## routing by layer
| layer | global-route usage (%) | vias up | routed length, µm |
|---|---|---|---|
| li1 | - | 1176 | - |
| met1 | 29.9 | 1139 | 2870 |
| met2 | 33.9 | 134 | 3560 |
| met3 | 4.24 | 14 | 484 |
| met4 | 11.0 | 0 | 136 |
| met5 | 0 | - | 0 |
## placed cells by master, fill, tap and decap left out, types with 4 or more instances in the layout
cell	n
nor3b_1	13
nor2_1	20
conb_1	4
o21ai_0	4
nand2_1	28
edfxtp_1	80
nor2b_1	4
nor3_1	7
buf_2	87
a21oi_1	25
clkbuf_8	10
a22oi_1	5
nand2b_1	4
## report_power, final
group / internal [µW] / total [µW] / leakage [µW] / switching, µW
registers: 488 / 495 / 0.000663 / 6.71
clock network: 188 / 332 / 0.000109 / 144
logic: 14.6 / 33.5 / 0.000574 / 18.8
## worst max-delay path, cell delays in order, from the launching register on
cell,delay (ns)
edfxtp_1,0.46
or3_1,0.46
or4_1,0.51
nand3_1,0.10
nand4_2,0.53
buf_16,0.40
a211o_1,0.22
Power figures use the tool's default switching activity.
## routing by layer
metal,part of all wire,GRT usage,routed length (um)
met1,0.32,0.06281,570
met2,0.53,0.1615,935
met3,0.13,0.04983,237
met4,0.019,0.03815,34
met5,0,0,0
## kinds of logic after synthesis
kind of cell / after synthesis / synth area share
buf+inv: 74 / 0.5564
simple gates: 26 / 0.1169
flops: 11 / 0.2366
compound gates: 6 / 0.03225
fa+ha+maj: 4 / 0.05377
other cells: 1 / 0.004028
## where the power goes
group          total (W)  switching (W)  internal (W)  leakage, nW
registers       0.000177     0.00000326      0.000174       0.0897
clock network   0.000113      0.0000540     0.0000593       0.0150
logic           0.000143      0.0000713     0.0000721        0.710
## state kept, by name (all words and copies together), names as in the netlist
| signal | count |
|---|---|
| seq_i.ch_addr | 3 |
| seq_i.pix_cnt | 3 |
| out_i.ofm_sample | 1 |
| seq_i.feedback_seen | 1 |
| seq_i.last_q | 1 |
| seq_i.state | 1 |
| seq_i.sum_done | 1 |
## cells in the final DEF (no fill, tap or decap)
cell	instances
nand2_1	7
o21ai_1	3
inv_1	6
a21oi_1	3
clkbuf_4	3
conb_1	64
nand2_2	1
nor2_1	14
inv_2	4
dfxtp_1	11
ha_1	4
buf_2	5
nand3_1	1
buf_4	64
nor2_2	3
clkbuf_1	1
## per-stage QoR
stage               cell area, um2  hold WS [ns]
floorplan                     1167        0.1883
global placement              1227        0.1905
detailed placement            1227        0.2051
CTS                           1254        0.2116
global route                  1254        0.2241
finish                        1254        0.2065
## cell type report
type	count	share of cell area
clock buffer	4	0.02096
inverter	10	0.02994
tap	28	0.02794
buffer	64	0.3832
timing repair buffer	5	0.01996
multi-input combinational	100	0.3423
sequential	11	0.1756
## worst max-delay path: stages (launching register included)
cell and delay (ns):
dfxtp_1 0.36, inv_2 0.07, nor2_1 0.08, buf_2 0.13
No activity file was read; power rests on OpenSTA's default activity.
**src/fetch_consts.svh**
```systemverilog
/*
 * Fetch front end constants
 * Word width, reset vector, local memory map and queue depth
 */
`ifndef FETCH_CONSTS_SVH
`define FETCH_CONSTS_SVH

// Address and instruction width
`define FETCH_XLEN 32

// First PC after reset, inside local memory
`define FETCH_RESET_VEC 32'h0000_1080

////////////////////////////////////////
// Local instruction memory
`define IMEM_BASE 32'h0000_1000
`define IMEM_WORDS 256
`define IMEM_ADDR_W 8

////////////////////////////////////////
// Fetches in flight
`define FETCH_QUEUE_DEPTH 2

`endif

```
**src/mem_map_pkg.sv**
```systemverilog
/*
 * Memory map of the fetch front end
 * Region encoding and the address range check
 */
`include "fetch_consts.svh"

package mem_map_pkg;

    // Target of a fetch address
    typedef enum logic {
        region_local_mem,
        region_none
    } region_t;

    ////////////////////////////////////////
    // Range check against the local memory window
    function automatic region_t region_of(input logic [`FETCH_XLEN-1:0] addr);
        logic [`FETCH_XLEN-1:0] offset;
        offset = addr - `IMEM_BASE;
        if (addr >= `IMEM_BASE && offset < (`IMEM_WORDS * 4)) begin
            return region_local_mem;
        end
        // Anything else is an access fault
        return region_none;
    endfunction

endpackage

```
**src/fetch_pkg.sv**
```systemverilog
/*
 * Fetch pipeline types
 * PC source select, fetch status and the queued fetch attributes
 */
`include "fetch_consts.svh"

package fetch_pkg;

    // Next PC source
    typedef enum logic [1:0] {
        pc_reset,
        pc_redirect,
        pc_increment
    } pc_src_t;

    // Result of one fetch
    typedef enum logic {
        fetch_ok,
        fetch_access_fault
    } fetch_status_t;

    ////////////////////////////////////////
    // Per fetch attributes, kept in order until completion
    typedef struct packed {
        logic [`FETCH_XLEN-1:0] pc;
        fetch_status_t status;
        mem_map_pkg::region_t region;
    } fetch_attr_t;

endpackage

```
**src/fetch_response.sv**
```systemverilog
/*
 * Fetch response
 * Completes fetches in order and drops those made stale by a redirect
 */
`timescale 1ns/1ns
`include "fetch_consts.svh"

module fetch_response (
    input logic clk,
    input logic rst,
    input logic redirect,
    input logic push,
    input logic head_valid,
    input fetch_pkg::fetch_attr_t head_attr,
    input logic data_valid,
    input logic [`FETCH_XLEN-1:0] data_out,
    output logic pop,
    output logic fetch_complete,
    output logic [`FETCH_XLEN-1:0] fetch_pc,
    output logic [`FETCH_XLEN-1:0] fetch_instruction,
    output logic fetch_fault
);
    import fetch_pkg::*;
    import mem_map_pkg::*;

    localparam int CNT_W = $clog2(`FETCH_QUEUE_DEPTH + 1);

    logic [CNT_W-1:0] inflight_count;
    logic [CNT_W-1:0] inflight_next;
    logic [CNT_W-1:0] flush_count;
    logic head_fault;
    logic complete;

    ////////////////////////////////////////
    // Completion
    assign head_fault = (head_attr.status == fetch_access_fault);

    // Faults complete as soon as they reach the head
    assign complete = head_valid & (head_fault | data_valid);
    assign pop = complete;

    assign fetch_complete = complete & (flush_count == '0);
    assign fetch_pc = head_attr.pc;
    assign fetch_instruction = data_out;
    assign fetch_fault = head_fault;

    ////////////////////////////////////////
    // In-flight and flush tracking
    assign inflight_next = inflight_count + CNT_W'(push) - CNT_W'(pop);

    always_ff @(posedge clk) begin
        if (rst) begin
            inflight_count <= '0;
        end else begin
            inflight_count <= inflight_next;
        end
    end

    // Everything still in flight after a redirect gets discarded
    always_ff @(posedge clk) begin
        if (rst) begin
            flush_count <= '0;
        end else if (redirect) begin
            flush_count <= inflight_next;
        end else if (pop && flush_count != '0) begin
            flush_count <= flush_count - 1'b1;
        end
    end

    // Memory data must belong to an in-range fetch at the head
    data_has_head_a: assert property (@(posedge clk) disable iff (rst)
        data_valid |-> (head_valid && head_attr.region == region_local_mem))
        else $error("Instruction data with no matching fetch at queue head");

    flush_bounded_a: assert property (@(posedge clk) disable iff (rst)
        flush_count <= inflight_count)
        else $error("Flush count above in-flight count");

endmodule

```
**config.mk**
```make
export PLATFORM = sky130hd
export DESIGN_NAME = fetch_response
export DESIGN_NICKNAME = d
export VERILOG_FILES = /design/src/mem_map_pkg.sv /design/src/fetch_pkg.sv /design/src/fetch_response.sv
export VERILOG_INCLUDE_DIRS = /design/src
export SDC_FILE = /design/constraint.sdc
export NUM_CORES = 1
export LEC_CHECK = 0
export BUFFER_PORTS_ARGS = -buffer_cell sky130_fd_sc_hd__buf_2
export CAP_MARGIN = 20
export CORE_MARGIN = 3
export CORE_UTILIZATION = 26
export DETAILED_ROUTE_END_ITERATION = 10
export GPL_ROUTABILITY_DRIVEN = 0
export PLACE_DENSITY = 0.79
export SETUP_SLACK_MARGIN = 0.4
export SYNTH_ARGS = -nofsm -noshare
export SYNTH_HDL_FRONTEND = slang
export SYNTH_SLANG_ARGS = --single-unit
```
**constraint.sdc**
```tcl
create_clock -name clk -period 1.5 [get_ports clk]
set_input_delay 0 -clock clk [delete_from_list [all_inputs] [get_ports clk]]
set_output_delay 0 -clock clk [all_outputs]
set_load 0.01 [all_outputs]
```
==> flow_metrics.py <==
metrics = {
    "outcome": {
        "outcome": "complete, but fails checks",
        "failed_checks": "negative hold slack",
    },
    "routing": {
        "wl_per_cell_um": 16.0,
        "viasPerCell": 4.46,
        "drtIter0Drc": 13,
        "drc": 0,
        "vias": 312,
        "drt-pass1-iter-count": 2,
        "ant_nets": 0,
        "wl_um": 1120,
    },
    "critical_path": {
        "slowest_delay_ns": 0.31,
        "cp-end-kind": "flop",
        "crit_required_ns": 1.63,
        "crit_slowest_cell": "dfxtp_2",
        "path_cells": "inv_2, ha_4, inv_2, ha_4, xor2_2, xnor2_2, o311ai_1",
        "r2r_setup_slack_ns": 0.08,
        "startpoint_type": "flop",
        "crit_path_max_fanout": 2,
        "crit_type": "flop to flop",
        "worstReg2RegStart": "inflight_count[0]$_SDFF_PP0_",
        "reg2reg_depth": 7,
        "cp.arrival_ns": 1.55,
        "reg2reg_to": "flush_count[1]$_SDFFE_PP0P_",
    },
    "power": {
        "power.leakage_nw": 0.164,
        "finalPower_mw": 0.465,
        "peakVddDrop_mv": 0.395,
        "powerDensity_mw_per_mm2": 1160,
    },
    "global_routing": {
        "grt_max_degree": 7,
        "grtUsageTotal": 0.0644,
        "overflow": 0,
        "grt_pass1_wl_um": 1600,
        "antenna_found_initial": 0,
        "grt_pass1_vias": 348,
    },
    "timing": {
        "hold_viol_final": 1,
        "finalSetupViolCount": 0,
        "grt_setup_unrepaired": "true",
        "final_max_slew_viol_count": 0,
        "skew_ns": 0.00161,
        "relSlewSlack": 0.844,
        "hold_slack_ns": -0.000751,
        "setup_tns_ns": 0,
        "max_freq_mhz": 704,
        "worst_pin_slew_ns": 0.230,
        "finalCritPeriodShare": 0.947,
        "post-route-min-period_ns": 1.42,
    },
    "finish": {
        "multi_input_area_um2": 190,
        "layout-drive-gt1-share": 0.625,
        "fin_nets": 117,
        "antenna_cells": 0,
        "final-seq-area_um2": 83.8,
        "final_area_um2": 402,
        "synthToLayoutAreaGrowth_pct": -44.8,
        "fillerInstances": 288,
    },
    "die": {
        "die_x_um": 58.9,
        "die_y_um": 58.9,
        "coreArea_mm2": 0.00257,
        "std_cell_rows": 18,
        "boundaryPins": 139,
        "start_util": 0.284,
        "die_area_mm2": 0.00347,
    },
    "cts": {
        "cts_max_level": 1,
        "cts-root-buf": "clkbuf_4",
        "cts_made_buffers": 3,
        "clkSinkCount": 4,
        "cts_buffer_depth": 2,
        "cts_tree": "built",
        "clkLatencyLatePin_ns": 0.23,
        "clkTransAtPathRegs_ns": 0.04,
        "cts_setup_buffers": 0,
    },
    "placement": {
        "place_area_um2": 328,
        "port_buffers": 9,
        "dp_hpwl_um": 906,
    },
    "synth": {
        "synth_nets": 168,
        "synthSimpleGateAreaFrac": 0.0636,
        "synth_area_um2": 728,
        "syn_avg_cell_area_um2": 7.83,
        "synth-seq-cells": 4,
        "synth_xor_xnor_area_share": 0.0241,
        "synth-seq-area-share": 0.110,
        "synth-compound-area-share": 0.0498,
        "synth_top_family_by_area": "buffers and inverters",
        "syn_inst": 93,
        "ys_warn_count": 0,
        "synth_mux_area_frac": 0,
        "synthAdderAreaFrac": 0.0515,
        "synth_cell_type_count": 17,
    },
    "min_path": {
        "hp-class": "input pin to flop",
        "holdPathStages": 2,
        "worstHoldStart": "rst",
        "hold_end": "inflight_count[0]$_SDFF_PP0_",
    },
    "flow_run": {
        "maxCapViolCount": 0,
    },
}
per-layer routing:
metal	vias up	wire length (um)	track usage
li1	118	-	-
met1	126	213	0.0303
met2	52	583	0.0994
met3	16	257	0.0636
met4	0	68	0.0906
met5	-	0	0
critical path, delay by kind of cell, from the launching register on:
kind,cells,cell delay [ns]
buffers and inverters,2,0.08
adders and majority gates,2,0.40
DFF,1,0.31
xor gates and xnor gates,2,0.29
AOI/OAI and AO/OA,1,0.23
metrics by stage:
| step | std cells | setup slack [ns] | util |
|---|---|---|---|
| 2_1_floorplan | 93 | 0.178 | - |
| 3_3_place_gp | 67 | 0.0405 | 0.128 |
| 3_5_place_dp | 67 | -0.0706 | 0.128 |
| 4_1_cts | 70 | 0.0854 | 0.151 |
| 5_1_grt | 70 | 0.0257 | 0.156 |
| 6_report | 70 | 0.0791 | 0.156 |
cell usage after synthesis (all sizes together):
library cell  instances  area (um^2)
dfxtp                 4         80.1
ha                    3         37.5
inv                   6         22.5
a311oi                1         8.76
xnor2                 1         8.76
xor2                  1         8.76
buf                  65          488
nor3b                 1         7.51
nor3                  1         5.00
nor2                  2         7.51
o311ai                1         8.76
and2                  1         6.26
nand3b                1         7.51
nor2b                 1         6.26
o21ai                 3         18.8
or3                   1         6.26
worst max path at each step:
stage | startpoint | end | slack (ns) | cells past startpoint
2_1_floorplan | inflight_count[0]$_SDFF_PP0_ | flush_count[1]$_SDFFE_PP0P_ | 0.18 | 7
3_3_place_gp | data_valid | flush_count[1]$_SDFFE_PP0P_ | 0.04 | 9
3_5_place_dp | data_valid | flush_count[1]$_SDFFE_PP0P_ | -0.07 | 9
4_1_cts | inflight_count[0]$_SDFF_PP0_ | flush_count[1]$_SDFFE_PP0P_ | 0.09 | 7
5_1_grt | inflight_count[0]$_SDFF_PP0_ | flush_count[1]$_SDFFE_PP0P_ | 0.03 | 7
6_report | inflight_count[0]$_SDFF_PP0_ | flush_count[1]$_SDFFE_PP0P_ | 0.08 | 7
where the power goes:
| group | internal [mW] | switching [mW] | leakage (nW) | total [mW] |
|---|---|---|---|---|
| registers | 0.133 | 0.0144 | 0.0341 | 0.148 |
| logic | 0.0980 | 0.0861 | 0.117 | 0.184 |
| clock network | 0.0895 | 0.0436 | 0.0138 | 0.133 |
timing repair:
item / 4_1_cts / 5_1_grt
gates cloned: 0 / 0
gates resized for setup: 10 / 2
setup endpoints to repair: 4 / 4
pin swaps: 3 / 0
endpoints found under the hold margin: 2 / 0
flip-flops by register name (all words and copies together), names as in the netlist:
| signal | count |
|---|---|
| flush_count | 2 |
| inflight_count | 2 |
cell families (layout without fill, tap and decap cells):
kind of cell,after synthesis,in the layout
adder cells (fa/ha/maj),3,3
flip-flops,4,4
AND/OR/NAND/NOR,8,8
AO/OA/AOI/OAI,5,5
XOR/XNOR,2,2
buffers and inverters,71,18
layout make-up:
class | count | area share
clock buffer | 3 | 0.0561
inverter | 6 | 0.0561
tap | 30 | 0.0935
multi-input combinational | 18 | 0.474
timing repair buffer | 9 | 0.112
sequential | 4 | 0.209
cell usage in the layout (no fill, tap or decap), drive strengths merged:
| cell | n |
|---|---|
| o311ai | 1 |
| or3 | 1 |
| xor2 | 1 |
| nor3 | 1 |
| nor2 | 2 |
| and2 | 1 |
| dfxtp | 4 |
| inv | 6 |
| o21ai | 3 |
| nor3b | 1 |
| xnor2 | 1 |
| ha | 3 |
| buf | 9 |
| nand3b | 1 |
| nor2b | 1 |
| clkbuf | 3 |
| a311oi | 1 |
Note: power is estimated with default switching activity, not from simulation.
==> src/fetch_pkg.sv <==
/*
 * Fetch pipeline types
 * PC source select, fetch status and the queued fetch attributes
 */
`include "fetch_consts.svh"

package fetch_pkg;

    // Next PC source
    typedef enum logic [1:0] {
        pc_reset,
        pc_redirect,
        pc_increment
    } pc_src_t;

    // Result of one fetch
    typedef enum logic {
        fetch_ok,
        fetch_access_fault
    } fetch_status_t;

    ////////////////////////////////////////
    // Per fetch attributes, kept in order until completion
    typedef struct packed {
        logic [`FETCH_XLEN-1:0] pc;
        fetch_status_t status;
        mem_map_pkg::region_t region;
    } fetch_attr_t;

endpackage

==> src/imem_bus_if.sv <==
/*
 * Instruction memory bus
 * Single-cycle request strobe, data returns one cycle later
 */
`timescale 1ns/1ns
`include "fetch_consts.svh"

interface imem_bus_if;

    // Request side
    logic new_request;
    logic [`FETCH_XLEN-1:0] addr;

    // Response side, no back-pressure
    logic data_valid;
    logic [`FETCH_XLEN-1:0] data_out;

    modport issuer (
        output new_request,
        output addr,
        input data_valid,
        input data_out
    );

    modport memory (
        input new_request,
        input addr,
        output data_valid,
        output data_out
    );

endinterface
File: src/fetch_attr_fifo.sv
/*
 * Fetch attribute queue
 * Circular buffer that returns fetch attributes in issue order
 */
`timescale 1ns/1ns
`include "fetch_consts.svh"

module fetch_attr_fifo #(
    parameter int DEPTH = `FETCH_QUEUE_DEPTH
) (
    input logic clk,
    input logic rst,
    input logic push,
    input fetch_pkg::fetch_attr_t push_attr,
    input logic pop,
    output logic full,
    output logic head_valid,
    output fetch_pkg::fetch_attr_t head_attr
);
    import fetch_pkg::*;

    localparam int PTR_W = (DEPTH > 1) ? $clog2(DEPTH) : 1;
    localparam int CNT_W = $clog2(DEPTH + 1);

    fetch_attr_t entries [DEPTH];
    logic [PTR_W-1:0] wr_ptr;
    logic [PTR_W-1:0] rd_ptr;
    logic [CNT_W-1:0] count;

    ////////////////////////////////////////
    // Storage
    always_ff @(posedge clk) begin
        if (push) begin
            entries[wr_ptr] <= push_attr;
        end
    end

    ////////////////////////////////////////
    // Pointers and occupancy
    always_ff @(posedge clk) begin
        if (rst) begin
            wr_ptr <= '0;
            rd_ptr <= '0;
            count <= '0;
        end else begin
            if (push) begin
                wr_ptr <= (wr_ptr == PTR_W'(DEPTH - 1)) ? '0 : wr_ptr + 1'b1;
            end
            if (pop) begin
                rd_ptr <= (rd_ptr == PTR_W'(DEPTH - 1)) ? '0 : rd_ptr + 1'b1;
            end
            // Simultaneous push and pop leaves the count alone
            if (push && !pop) begin
                count <= count + 1'b1;
            end else if (pop && !push) begin
                count <= count - 1'b1;
            end
        end
    end

    assign full = (count == CNT_W'(DEPTH));
    assign head_valid = (count != '0);
    assign head_attr = entries[rd_ptr];

    // Issue must stall on full and completion must wait for an entry
    no_push_full_a: assert property (@(posedge clk) disable iff (rst) push |-> !full)
        else $error("Push into full attribute queue");

    no_pop_empty_a: assert property (@(posedge clk) disable iff (rst) pop |-> head_valid)
        else $error("Pop from empty attribute queue");

endmodule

*WHAT YOU SHOULD DO*
Above are the entries. Copy exactly the part that opens with the line containing "met3,0.13,0.04983,237" and closes with the line containing "seq_i.sum_done | 1 |", and no more.

*RESPONSE BELOW*
met3,0.13,0.04983,237
met4,0.019,0.03815,34
met5,0,0,0
## kinds of logic after synthesis
kind of cell / after synthesis / synth area share
buf+inv: 74 / 0.5564
simple gates: 26 / 0.1169
flops: 11 / 0.2366
compound gates: 6 / 0.03225
fa+ha+maj: 4 / 0.05377
other cells: 1 / 0.004028
## where the power goes
group          total (W)  switching (W)  internal (W)  leakage, nW
registers       0.000177     0.00000326      0.000174       0.0897
clock network   0.000113      0.0000540     0.0000593       0.0150
logic           0.000143      0.0000713     0.0000721        0.710
## state kept, by name (all words and copies together), names as in the netlist
| signal | count |
|---|---|
| seq_i.ch_addr | 3 |
| seq_i.pix_cnt | 3 |
| out_i.ofm_sample | 1 |
| seq_i.feedback_seen | 1 |
| seq_i.last_q | 1 |
| seq_i.state | 1 |
| seq_i.sum_done | 1 |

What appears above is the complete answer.